The grey seals around Blakeney Point are an iconic part of life in North Norfolk, with seasonal boat trips from Blakeney and Morston quays taking residents and visitors to see the seals and their pups.
So, when 46 seals were found dead along the coast from Wells-next-the-Sea to Blakeney from March 2009 to August 2010 passions ran high.
The dead seals all had corkscrew-like injuries around their necks, and initial investigations suggested that the injuries could have been caused by the seals becoming caught up in ducted propellers on vessels working on the Sheringham Shoal Offshore Wind Farm, which was being built off the North Norfolk coast at that time.

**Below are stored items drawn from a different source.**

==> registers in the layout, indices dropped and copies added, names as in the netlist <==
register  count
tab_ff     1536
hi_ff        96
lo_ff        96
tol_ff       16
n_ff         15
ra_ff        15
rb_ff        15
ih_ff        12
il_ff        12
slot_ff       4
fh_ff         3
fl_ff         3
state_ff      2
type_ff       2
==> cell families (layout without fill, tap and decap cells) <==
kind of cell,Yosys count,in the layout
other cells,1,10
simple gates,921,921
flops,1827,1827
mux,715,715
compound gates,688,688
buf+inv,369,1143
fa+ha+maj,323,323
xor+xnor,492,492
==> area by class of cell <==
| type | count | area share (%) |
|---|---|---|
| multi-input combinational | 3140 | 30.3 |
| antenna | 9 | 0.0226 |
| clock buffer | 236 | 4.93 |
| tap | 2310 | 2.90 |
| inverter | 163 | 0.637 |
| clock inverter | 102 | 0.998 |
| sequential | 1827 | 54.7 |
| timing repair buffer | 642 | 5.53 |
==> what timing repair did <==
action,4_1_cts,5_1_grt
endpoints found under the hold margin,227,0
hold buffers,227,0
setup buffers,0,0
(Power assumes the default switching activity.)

However a recent report by Dr David Thompson, the senior research scientist at the Sea Mammal Research Unit at the University of St Andrews in Scotland, which has been leading the investigations into these deaths, indicates that cannibalism was the cause of the deaths.
"Our investigations have led us to believe that it is highly likely cannibalism was the cause. We believe that adult grey seals were killing seal pups for food."
The breakthrough about the seal deaths came after a student researcher from the University of St Andrews saw an adult grey seal kill a pup on the Isle of May, east of Edinburgh.
The press release announcing this preliminary report can be found : here
The 317MW Sheringham Shoal Offshore Wind Farm comprises 88 wind turbines and is located between from 9-17 miles off the North Norfolk coast in the Greater Wash. Through Scria Offshore Energy Limited it is owned by two Norwegian companies, Statkraft and Statoil, and the UK's Green Investment Bank.